*WHAT NEEDS TO BE DONE*.
Write out the full listing again, exactly as it stands.

*RECORDS FOR THE TASK*.
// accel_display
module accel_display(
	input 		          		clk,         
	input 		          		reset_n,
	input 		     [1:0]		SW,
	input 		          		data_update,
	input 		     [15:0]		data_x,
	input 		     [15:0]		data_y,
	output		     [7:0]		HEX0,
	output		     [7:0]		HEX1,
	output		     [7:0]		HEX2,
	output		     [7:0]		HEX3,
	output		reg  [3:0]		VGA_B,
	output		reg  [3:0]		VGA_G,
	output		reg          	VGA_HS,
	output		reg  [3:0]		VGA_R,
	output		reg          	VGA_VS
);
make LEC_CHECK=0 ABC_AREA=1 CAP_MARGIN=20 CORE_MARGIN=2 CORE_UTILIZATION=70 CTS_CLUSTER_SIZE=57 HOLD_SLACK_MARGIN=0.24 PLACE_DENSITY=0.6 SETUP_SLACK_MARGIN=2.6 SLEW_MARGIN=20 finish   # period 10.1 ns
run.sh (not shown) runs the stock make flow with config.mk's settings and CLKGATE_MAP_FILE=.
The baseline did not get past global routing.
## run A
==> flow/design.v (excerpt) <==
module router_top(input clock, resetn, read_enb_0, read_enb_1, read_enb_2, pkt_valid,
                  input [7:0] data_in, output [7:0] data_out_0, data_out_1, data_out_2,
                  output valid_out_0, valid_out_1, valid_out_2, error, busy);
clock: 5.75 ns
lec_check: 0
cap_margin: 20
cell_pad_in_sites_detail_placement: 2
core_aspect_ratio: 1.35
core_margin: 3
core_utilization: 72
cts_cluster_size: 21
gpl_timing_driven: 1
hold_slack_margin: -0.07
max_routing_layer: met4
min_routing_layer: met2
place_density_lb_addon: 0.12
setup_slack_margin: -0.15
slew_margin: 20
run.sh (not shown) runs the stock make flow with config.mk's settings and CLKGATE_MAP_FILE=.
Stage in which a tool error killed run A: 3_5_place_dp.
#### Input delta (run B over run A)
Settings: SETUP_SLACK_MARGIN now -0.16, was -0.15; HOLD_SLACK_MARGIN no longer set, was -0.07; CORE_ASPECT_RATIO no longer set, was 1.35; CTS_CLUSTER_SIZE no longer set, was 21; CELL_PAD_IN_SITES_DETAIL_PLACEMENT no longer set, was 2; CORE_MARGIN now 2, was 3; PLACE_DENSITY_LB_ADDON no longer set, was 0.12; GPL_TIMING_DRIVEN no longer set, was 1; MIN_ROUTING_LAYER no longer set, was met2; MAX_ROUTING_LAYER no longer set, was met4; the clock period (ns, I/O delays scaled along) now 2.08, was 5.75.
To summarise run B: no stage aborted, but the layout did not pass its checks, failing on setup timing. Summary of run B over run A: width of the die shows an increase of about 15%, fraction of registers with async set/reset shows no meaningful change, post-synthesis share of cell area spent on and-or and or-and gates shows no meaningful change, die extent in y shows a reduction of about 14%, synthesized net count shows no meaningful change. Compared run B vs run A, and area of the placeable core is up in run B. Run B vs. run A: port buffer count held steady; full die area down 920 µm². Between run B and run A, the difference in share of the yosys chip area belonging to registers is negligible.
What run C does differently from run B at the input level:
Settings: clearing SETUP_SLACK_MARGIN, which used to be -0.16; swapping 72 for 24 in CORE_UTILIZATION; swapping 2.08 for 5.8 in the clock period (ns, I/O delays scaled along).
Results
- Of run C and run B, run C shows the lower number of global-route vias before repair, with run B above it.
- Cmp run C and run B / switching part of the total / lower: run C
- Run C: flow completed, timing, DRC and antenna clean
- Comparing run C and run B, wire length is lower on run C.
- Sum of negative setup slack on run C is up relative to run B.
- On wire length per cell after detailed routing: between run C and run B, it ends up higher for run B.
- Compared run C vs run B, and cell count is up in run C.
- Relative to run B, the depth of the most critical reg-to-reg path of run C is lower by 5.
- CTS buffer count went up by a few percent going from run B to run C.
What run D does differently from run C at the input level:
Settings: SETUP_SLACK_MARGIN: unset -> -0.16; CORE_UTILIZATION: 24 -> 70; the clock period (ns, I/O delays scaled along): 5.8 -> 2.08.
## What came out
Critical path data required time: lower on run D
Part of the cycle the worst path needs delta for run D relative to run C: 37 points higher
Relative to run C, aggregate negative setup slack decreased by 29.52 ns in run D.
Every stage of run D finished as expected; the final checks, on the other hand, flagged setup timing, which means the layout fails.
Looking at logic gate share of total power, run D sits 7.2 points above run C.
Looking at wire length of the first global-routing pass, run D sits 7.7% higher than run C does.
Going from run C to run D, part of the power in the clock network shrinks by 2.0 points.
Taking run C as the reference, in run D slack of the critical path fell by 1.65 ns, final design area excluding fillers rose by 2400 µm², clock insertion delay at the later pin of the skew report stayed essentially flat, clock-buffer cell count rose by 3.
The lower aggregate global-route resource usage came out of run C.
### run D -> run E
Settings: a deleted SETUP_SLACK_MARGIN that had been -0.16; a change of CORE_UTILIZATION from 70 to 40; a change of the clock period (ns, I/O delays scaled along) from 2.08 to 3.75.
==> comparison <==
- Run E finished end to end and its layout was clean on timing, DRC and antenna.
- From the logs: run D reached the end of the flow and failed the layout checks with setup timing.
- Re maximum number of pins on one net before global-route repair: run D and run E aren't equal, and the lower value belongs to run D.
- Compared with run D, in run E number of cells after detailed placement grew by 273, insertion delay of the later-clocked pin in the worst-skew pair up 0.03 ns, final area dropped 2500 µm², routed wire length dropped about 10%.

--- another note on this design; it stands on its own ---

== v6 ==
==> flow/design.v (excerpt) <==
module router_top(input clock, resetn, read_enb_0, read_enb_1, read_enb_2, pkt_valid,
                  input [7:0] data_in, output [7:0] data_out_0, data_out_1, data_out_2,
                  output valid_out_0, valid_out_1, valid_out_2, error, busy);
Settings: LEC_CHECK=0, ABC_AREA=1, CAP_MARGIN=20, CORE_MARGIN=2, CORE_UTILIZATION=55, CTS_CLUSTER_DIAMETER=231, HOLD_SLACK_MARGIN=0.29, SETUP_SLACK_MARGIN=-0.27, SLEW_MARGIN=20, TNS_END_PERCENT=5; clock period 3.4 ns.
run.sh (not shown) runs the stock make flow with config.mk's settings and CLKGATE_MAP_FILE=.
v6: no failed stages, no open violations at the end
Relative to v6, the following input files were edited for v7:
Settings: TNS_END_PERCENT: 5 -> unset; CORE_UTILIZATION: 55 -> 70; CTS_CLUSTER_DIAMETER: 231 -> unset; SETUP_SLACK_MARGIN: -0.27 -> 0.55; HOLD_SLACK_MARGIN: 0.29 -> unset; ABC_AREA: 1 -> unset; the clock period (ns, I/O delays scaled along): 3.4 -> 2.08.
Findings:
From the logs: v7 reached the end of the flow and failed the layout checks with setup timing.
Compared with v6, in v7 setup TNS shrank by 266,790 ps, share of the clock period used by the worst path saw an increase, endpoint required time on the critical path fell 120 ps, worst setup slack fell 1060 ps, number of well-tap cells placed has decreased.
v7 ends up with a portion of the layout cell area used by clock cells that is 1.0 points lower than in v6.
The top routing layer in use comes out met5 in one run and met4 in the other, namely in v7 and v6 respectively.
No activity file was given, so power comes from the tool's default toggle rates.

*OUTPUT OF THE EXERCISE*.
// accel_display
module accel_display(
	input 		          		clk,         
	input 		          		reset_n,
	input 		     [1:0]		SW,
	input 		          		data_update,
	input 		     [15:0]		data_x,
	input 		     [15:0]		data_y,
	output		     [7:0]		HEX0,
	output		     [7:0]		HEX1,
	output		     [7:0]		HEX2,
	output		     [7:0]		HEX3,
	output		reg  [3:0]		VGA_B,
	output		reg  [3:0]		VGA_G,
	output		reg          	VGA_HS,
	output		reg  [3:0]		VGA_R,
	output		reg          	VGA_VS
);
make LEC_CHECK=0 ABC_AREA=1 CAP_MARGIN=20 CORE_MARGIN=2 CORE_UTILIZATION=70 CTS_CLUSTER_SIZE=57 HOLD_SLACK_MARGIN=0.24 PLACE_DENSITY=0.6 SETUP_SLACK_MARGIN=2.6 SLEW_MARGIN=20 finish   # period 10.1 ns
run.sh (not shown) runs the stock make flow with config.mk's settings and CLKGATE_MAP_FILE=.
The baseline did not get past global routing.
## run A
==> flow/design.v (excerpt) <==
module router_top(input clock, resetn, read_enb_0, read_enb_1, read_enb_2, pkt_valid,
                  input [7:0] data_in, output [7:0] data_out_0, data_out_1, data_out_2,
                  output valid_out_0, valid_out_1, valid_out_2, error, busy);
clock: 5.75 ns
lec_check: 0
cap_margin: 20
cell_pad_in_sites_detail_placement: 2
core_aspect_ratio: 1.35
core_margin: 3
core_utilization: 72
cts_cluster_size: 21
gpl_timing_driven: 1
hold_slack_margin: -0.07
max_routing_layer: met4
min_routing_layer: met2
place_density_lb_addon: 0.12
setup_slack_margin: -0.15
slew_margin: 20
run.sh (not shown) runs the stock make flow with config.mk's settings and CLKGATE_MAP_FILE=.
Stage in which a tool error killed run A: 3_5_place_dp.
#### Input delta (run B over run A)
Settings: SETUP_SLACK_MARGIN now -0.16, was -0.15; HOLD_SLACK_MARGIN no longer set, was -0.07; CORE_ASPECT_RATIO no longer set, was 1.35; CTS_CLUSTER_SIZE no longer set, was 21; CELL_PAD_IN_SITES_DETAIL_PLACEMENT no longer set, was 2; CORE_MARGIN now 2, was 3; PLACE_DENSITY_LB_ADDON no longer set, was 0.12; GPL_TIMING_DRIVEN no longer set, was 1; MIN_ROUTING_LAYER no longer set, was met2; MAX_ROUTING_LAYER no longer set, was met4; the clock period (ns, I/O delays scaled along) now 2.08, was 5.75.
To summarise run B: no stage aborted, but the layout did not pass its checks, failing on setup timing. Summary of run B over run A: width of the die shows an increase of about 15%, fraction of registers with async set/reset shows no meaningful change, post-synthesis share of cell area spent on and-or and or-and gates shows no meaningful change, die extent in y shows a reduction of about 14%, synthesized net count shows no meaningful change. Compared run B vs run A, and area of the placeable core is up in run B. Run B vs. run A: port buffer count held steady; full die area down 920 µm². Between run B and run A, the difference in share of the yosys chip area belonging to registers is negligible.
What run C does differently from run B at the input level:
Settings: clearing SETUP_SLACK_MARGIN, which used to be -0.16; swapping 72 for 24 in CORE_UTILIZATION; swapping 2.08 for 5.8 in the clock period (ns, I/O delays scaled along).
Results
- Of run C and run B, run C shows the lower number of global-route vias before repair, with run B above it.
- Cmp run C and run B / switching part of the total / lower: run C
- Run C: flow completed, timing, DRC and antenna clean
- Comparing run C and run B, wire length is lower on run C.
- Sum of negative setup slack on run C is up relative to run B.
- On wire length per cell after detailed routing: between run C and run B, it ends up higher for run B.
- Compared run C vs run B, and cell count is up in run C.
- Relative to run B, the depth of the most critical reg-to-reg path of run C is lower by 5.
- CTS buffer count went up by a few percent going from run B to run C.
What run D does differently from run C at the input level:
Settings: SETUP_SLACK_MARGIN: unset -> -0.16; CORE_UTILIZATION: 24 -> 70; the clock period (ns, I/O delays scaled along): 5.8 -> 2.08.
## What came out
Critical path data required time: lower on run D
Part of the cycle the worst path needs delta for run D relative to run C: 37 points higher
Relative to run C, aggregate negative setup slack decreased by 29.52 ns in run D.
Every stage of run D finished as expected; the final checks, on the other hand, flagged setup timing, which means the layout fails.
Looking at logic gate share of total power, run D sits 7.2 points above run C.
Looking at wire length of the first global-routing pass, run D sits 7.7% higher than run C does.
Going from run C to run D, part of the power in the clock network shrinks by 2.0 points.
Taking run C as the reference, in run D slack of the critical path fell by 1.65 ns, final design area excluding fillers rose by 2400 µm², clock insertion delay at the later pin of the skew report stayed essentially flat, clock-buffer cell count rose by 3.
The lower aggregate global-route resource usage came out of run C.
### run D -> run E
Settings: a deleted SETUP_SLACK_MARGIN that had been -0.16; a change of CORE_UTILIZATION from 70 to 40; a change of the clock period (ns, I/O delays scaled along) from 2.08 to 3.75.
==> comparison <==
- Run E finished end to end and its layout was clean on timing, DRC and antenna.
- From the logs: run D reached the end of the flow and failed the layout checks with setup timing.
- Re maximum number of pins on one net before global-route repair: run D and run E aren't equal, and the lower value belongs to run D.
- Compared with run D, in run E number of cells after detailed placement grew by 273, insertion delay of the later-clocked pin in the worst-skew pair up 0.03 ns, final area dropped 2500 µm², routed wire length dropped about 10%.

--- another note on this design; it stands on its own ---

== v6 ==
==> flow/design.v (excerpt) <==
module router_top(input clock, resetn, read_enb_0, read_enb_1, read_enb_2, pkt_valid,
                  input [7:0] data_in, output [7:0] data_out_0, data_out_1, data_out_2,
                  output valid_out_0, valid_out_1, valid_out_2, error, busy);
Settings: LEC_CHECK=0, ABC_AREA=1, CAP_MARGIN=20, CORE_MARGIN=2, CORE_UTILIZATION=55, CTS_CLUSTER_DIAMETER=231, HOLD_SLACK_MARGIN=0.29, SETUP_SLACK_MARGIN=-0.27, SLEW_MARGIN=20, TNS_END_PERCENT=5; clock period 3.4 ns.
run.sh (not shown) runs the stock make flow with config.mk's settings and CLKGATE_MAP_FILE=.
v6: no failed stages, no open violations at the end
Relative to v6, the following input files were edited for v7:
Settings: TNS_END_PERCENT: 5 -> unset; CORE_UTILIZATION: 55 -> 70; CTS_CLUSTER_DIAMETER: 231 -> unset; SETUP_SLACK_MARGIN: -0.27 -> 0.55; HOLD_SLACK_MARGIN: 0.29 -> unset; ABC_AREA: 1 -> unset; the clock period (ns, I/O delays scaled along): 3.4 -> 2.08.
Findings:
From the logs: v7 reached the end of the flow and failed the layout checks with setup timing.
Compared with v6, in v7 setup TNS shrank by 266,790 ps, share of the clock period used by the worst path saw an increase, endpoint required time on the critical path fell 120 ps, worst setup slack fell 1060 ps, number of well-tap cells placed has decreased.
v7 ends up with a portion of the layout cell area used by clock cells that is 1.0 points lower than in v6.
The top routing layer in use comes out met5 in one run and met4 in the other, namely in v7 and v6 respectively.
No activity file was given, so power comes from the tool's default toggle rates.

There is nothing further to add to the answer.